Directions for this task:
All of the records must be given again exactly.

Records provided:
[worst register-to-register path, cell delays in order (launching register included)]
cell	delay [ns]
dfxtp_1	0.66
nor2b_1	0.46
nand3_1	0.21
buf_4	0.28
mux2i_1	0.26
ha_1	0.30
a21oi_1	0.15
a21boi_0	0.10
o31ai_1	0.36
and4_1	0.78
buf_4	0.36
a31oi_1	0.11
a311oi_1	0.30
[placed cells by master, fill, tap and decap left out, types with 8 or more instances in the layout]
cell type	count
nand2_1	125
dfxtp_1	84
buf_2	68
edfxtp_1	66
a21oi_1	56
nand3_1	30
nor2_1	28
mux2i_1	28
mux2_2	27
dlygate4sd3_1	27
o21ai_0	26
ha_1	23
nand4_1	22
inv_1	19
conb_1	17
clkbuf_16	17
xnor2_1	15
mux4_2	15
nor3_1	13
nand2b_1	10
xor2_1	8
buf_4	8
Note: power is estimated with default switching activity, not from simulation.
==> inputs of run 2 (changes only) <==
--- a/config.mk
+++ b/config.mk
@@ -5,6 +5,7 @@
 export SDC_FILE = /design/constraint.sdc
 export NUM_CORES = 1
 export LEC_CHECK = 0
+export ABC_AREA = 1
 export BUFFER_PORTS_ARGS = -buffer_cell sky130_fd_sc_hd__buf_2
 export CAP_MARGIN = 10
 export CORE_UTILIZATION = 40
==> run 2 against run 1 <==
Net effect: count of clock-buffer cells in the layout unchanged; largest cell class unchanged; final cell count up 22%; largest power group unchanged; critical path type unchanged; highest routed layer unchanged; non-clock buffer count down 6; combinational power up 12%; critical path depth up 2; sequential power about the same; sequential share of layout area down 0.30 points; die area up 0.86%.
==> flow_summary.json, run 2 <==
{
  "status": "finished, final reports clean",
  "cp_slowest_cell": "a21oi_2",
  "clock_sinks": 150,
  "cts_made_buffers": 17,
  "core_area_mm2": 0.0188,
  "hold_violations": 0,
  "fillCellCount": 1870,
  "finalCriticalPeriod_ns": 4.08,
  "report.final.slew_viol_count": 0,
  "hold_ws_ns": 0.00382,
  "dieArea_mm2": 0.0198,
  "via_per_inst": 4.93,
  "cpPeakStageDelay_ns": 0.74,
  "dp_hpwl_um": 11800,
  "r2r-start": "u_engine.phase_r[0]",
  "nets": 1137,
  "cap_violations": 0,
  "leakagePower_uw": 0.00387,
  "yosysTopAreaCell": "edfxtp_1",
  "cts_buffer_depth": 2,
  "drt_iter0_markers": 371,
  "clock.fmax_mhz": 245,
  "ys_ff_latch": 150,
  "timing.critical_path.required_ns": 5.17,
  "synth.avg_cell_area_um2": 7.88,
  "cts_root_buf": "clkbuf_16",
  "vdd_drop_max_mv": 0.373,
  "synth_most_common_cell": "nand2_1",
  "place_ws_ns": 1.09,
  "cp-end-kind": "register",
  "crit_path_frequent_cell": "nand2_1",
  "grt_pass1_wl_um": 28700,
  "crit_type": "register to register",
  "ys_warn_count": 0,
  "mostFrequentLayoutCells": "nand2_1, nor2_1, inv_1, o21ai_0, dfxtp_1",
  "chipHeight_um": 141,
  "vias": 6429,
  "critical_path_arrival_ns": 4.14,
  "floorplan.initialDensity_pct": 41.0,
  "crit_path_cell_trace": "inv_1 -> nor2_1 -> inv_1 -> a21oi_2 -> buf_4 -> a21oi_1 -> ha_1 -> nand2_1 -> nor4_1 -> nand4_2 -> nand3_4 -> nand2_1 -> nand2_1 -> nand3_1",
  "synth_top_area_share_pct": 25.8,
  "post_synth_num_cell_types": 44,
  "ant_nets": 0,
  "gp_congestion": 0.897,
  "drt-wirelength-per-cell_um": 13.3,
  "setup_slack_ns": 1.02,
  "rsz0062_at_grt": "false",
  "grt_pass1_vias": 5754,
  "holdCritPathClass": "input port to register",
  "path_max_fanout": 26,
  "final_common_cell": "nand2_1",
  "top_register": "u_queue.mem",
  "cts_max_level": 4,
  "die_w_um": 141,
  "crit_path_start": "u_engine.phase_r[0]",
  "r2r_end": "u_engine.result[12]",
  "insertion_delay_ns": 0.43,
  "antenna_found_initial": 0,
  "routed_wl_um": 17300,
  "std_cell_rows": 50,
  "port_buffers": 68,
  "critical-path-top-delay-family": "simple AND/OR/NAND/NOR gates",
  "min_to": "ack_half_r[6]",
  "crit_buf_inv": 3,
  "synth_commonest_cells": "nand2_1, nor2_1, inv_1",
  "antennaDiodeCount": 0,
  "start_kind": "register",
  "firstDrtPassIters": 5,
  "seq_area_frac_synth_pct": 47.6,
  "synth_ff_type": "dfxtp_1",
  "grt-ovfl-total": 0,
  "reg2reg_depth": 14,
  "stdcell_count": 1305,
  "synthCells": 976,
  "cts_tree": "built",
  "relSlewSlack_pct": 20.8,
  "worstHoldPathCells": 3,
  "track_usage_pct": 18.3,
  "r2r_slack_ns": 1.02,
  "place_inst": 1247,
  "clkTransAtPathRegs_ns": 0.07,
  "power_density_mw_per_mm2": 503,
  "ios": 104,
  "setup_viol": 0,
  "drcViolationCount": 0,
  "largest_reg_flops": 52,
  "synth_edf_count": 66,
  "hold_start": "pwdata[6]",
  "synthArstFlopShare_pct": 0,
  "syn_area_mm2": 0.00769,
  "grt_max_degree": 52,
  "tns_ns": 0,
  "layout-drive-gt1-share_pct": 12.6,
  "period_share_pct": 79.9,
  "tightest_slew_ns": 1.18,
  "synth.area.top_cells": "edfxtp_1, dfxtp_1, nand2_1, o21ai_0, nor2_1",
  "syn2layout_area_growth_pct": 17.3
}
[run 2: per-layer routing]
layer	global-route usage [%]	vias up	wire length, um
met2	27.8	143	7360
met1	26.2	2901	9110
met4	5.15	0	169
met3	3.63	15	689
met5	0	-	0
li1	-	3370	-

Result:
[worst register-to-register path, cell delays in order (launching register included)]
cell	delay [ns]
dfxtp_1	0.66
nor2b_1	0.46
nand3_1	0.21
buf_4	0.28
mux2i_1	0.26
ha_1	0.30
a21oi_1	0.15
a21boi_0	0.10
o31ai_1	0.36
and4_1	0.78
buf_4	0.36
a31oi_1	0.11
a311oi_1	0.30
[placed cells by master, fill, tap and decap left out, types with 8 or more instances in the layout]
cell type	count
nand2_1	125
dfxtp_1	84
buf_2	68
edfxtp_1	66
a21oi_1	56
nand3_1	30
nor2_1	28
mux2i_1	28
mux2_2	27
dlygate4sd3_1	27
o21ai_0	26
ha_1	23
nand4_1	22
inv_1	19
conb_1	17
clkbuf_16	17
xnor2_1	15
mux4_2	15
nor3_1	13
nand2b_1	10
xor2_1	8
buf_4	8
Note: power is estimated with default switching activity, not from simulation.
==> inputs of run 2 (changes only) <==
--- a/config.mk
+++ b/config.mk
@@ -5,6 +5,7 @@
 export SDC_FILE = /design/constraint.sdc
 export NUM_CORES = 1
 export LEC_CHECK = 0
+export ABC_AREA = 1
 export BUFFER_PORTS_ARGS = -buffer_cell sky130_fd_sc_hd__buf_2
 export CAP_MARGIN = 10
 export CORE_UTILIZATION = 40
==> run 2 against run 1 <==
Net effect: count of clock-buffer cells in the layout unchanged; largest cell class unchanged; final cell count up 22%; largest power group unchanged; critical path type unchanged; highest routed layer unchanged; non-clock buffer count down 6; combinational power up 12%; critical path depth up 2; sequential power about the same; sequential share of layout area down 0.30 points; die area up 0.86%.
==> flow_summary.json, run 2 <==
{
  "status": "finished, final reports clean",
  "cp_slowest_cell": "a21oi_2",
  "clock_sinks": 150,
  "cts_made_buffers": 17,
  "core_area_mm2": 0.0188,
  "hold_violations": 0,
  "fillCellCount": 1870,
  "finalCriticalPeriod_ns": 4.08,
  "report.final.slew_viol_count": 0,
  "hold_ws_ns": 0.00382,
  "dieArea_mm2": 0.0198,
  "via_per_inst": 4.93,
  "cpPeakStageDelay_ns": 0.74,
  "dp_hpwl_um": 11800,
  "r2r-start": "u_engine.phase_r[0]",
  "nets": 1137,
  "cap_violations": 0,
  "leakagePower_uw": 0.00387,
  "yosysTopAreaCell": "edfxtp_1",
  "cts_buffer_depth": 2,
  "drt_iter0_markers": 371,
  "clock.fmax_mhz": 245,
  "ys_ff_latch": 150,
  "timing.critical_path.required_ns": 5.17,
  "synth.avg_cell_area_um2": 7.88,
  "cts_root_buf": "clkbuf_16",
  "vdd_drop_max_mv": 0.373,
  "synth_most_common_cell": "nand2_1",
  "place_ws_ns": 1.09,
  "cp-end-kind": "register",
  "crit_path_frequent_cell": "nand2_1",
  "grt_pass1_wl_um": 28700,
  "crit_type": "register to register",
  "ys_warn_count": 0,
  "mostFrequentLayoutCells": "nand2_1, nor2_1, inv_1, o21ai_0, dfxtp_1",
  "chipHeight_um": 141,
  "vias": 6429,
  "critical_path_arrival_ns": 4.14,
  "floorplan.initialDensity_pct": 41.0,
  "crit_path_cell_trace": "inv_1 -> nor2_1 -> inv_1 -> a21oi_2 -> buf_4 -> a21oi_1 -> ha_1 -> nand2_1 -> nor4_1 -> nand4_2 -> nand3_4 -> nand2_1 -> nand2_1 -> nand3_1",
  "synth_top_area_share_pct": 25.8,
  "post_synth_num_cell_types": 44,
  "ant_nets": 0,
  "gp_congestion": 0.897,
  "drt-wirelength-per-cell_um": 13.3,
  "setup_slack_ns": 1.02,
  "rsz0062_at_grt": "false",
  "grt_pass1_vias": 5754,
  "holdCritPathClass": "input port to register",
  "path_max_fanout": 26,
  "final_common_cell": "nand2_1",
  "top_register": "u_queue.mem",
  "cts_max_level": 4,
  "die_w_um": 141,
  "crit_path_start": "u_engine.phase_r[0]",
  "r2r_end": "u_engine.result[12]",
  "insertion_delay_ns": 0.43,
  "antenna_found_initial": 0,
  "routed_wl_um": 17300,
  "std_cell_rows": 50,
  "port_buffers": 68,
  "critical-path-top-delay-family": "simple AND/OR/NAND/NOR gates",
  "min_to": "ack_half_r[6]",
  "crit_buf_inv": 3,
  "synth_commonest_cells": "nand2_1, nor2_1, inv_1",
  "antennaDiodeCount": 0,
  "start_kind": "register",
  "firstDrtPassIters": 5,
  "seq_area_frac_synth_pct": 47.6,
  "synth_ff_type": "dfxtp_1",
  "grt-ovfl-total": 0,
  "reg2reg_depth": 14,
  "stdcell_count": 1305,
  "synthCells": 976,
  "cts_tree": "built",
  "relSlewSlack_pct": 20.8,
  "worstHoldPathCells": 3,
  "track_usage_pct": 18.3,
  "r2r_slack_ns": 1.02,
  "place_inst": 1247,
  "clkTransAtPathRegs_ns": 0.07,
  "power_density_mw_per_mm2": 503,
  "ios": 104,
  "setup_viol": 0,
  "drcViolationCount": 0,
  "largest_reg_flops": 52,
  "synth_edf_count": 66,
  "hold_start": "pwdata[6]",
  "synthArstFlopShare_pct": 0,
  "syn_area_mm2": 0.00769,
  "grt_max_degree": 52,
  "tns_ns": 0,
  "layout-drive-gt1-share_pct": 12.6,
  "period_share_pct": 79.9,
  "tightest_slew_ns": 1.18,
  "synth.area.top_cells": "edfxtp_1, dfxtp_1, nand2_1, o21ai_0, nor2_1",
  "syn2layout_area_growth_pct": 17.3
}
[run 2: per-layer routing]
layer	global-route usage [%]	vias up	wire length, um
met2	27.8	143	7360
met1	26.2	2901	9110
met4	5.15	0	169
met3	3.63	15	689
met5	0	-	0
li1	-	3370	-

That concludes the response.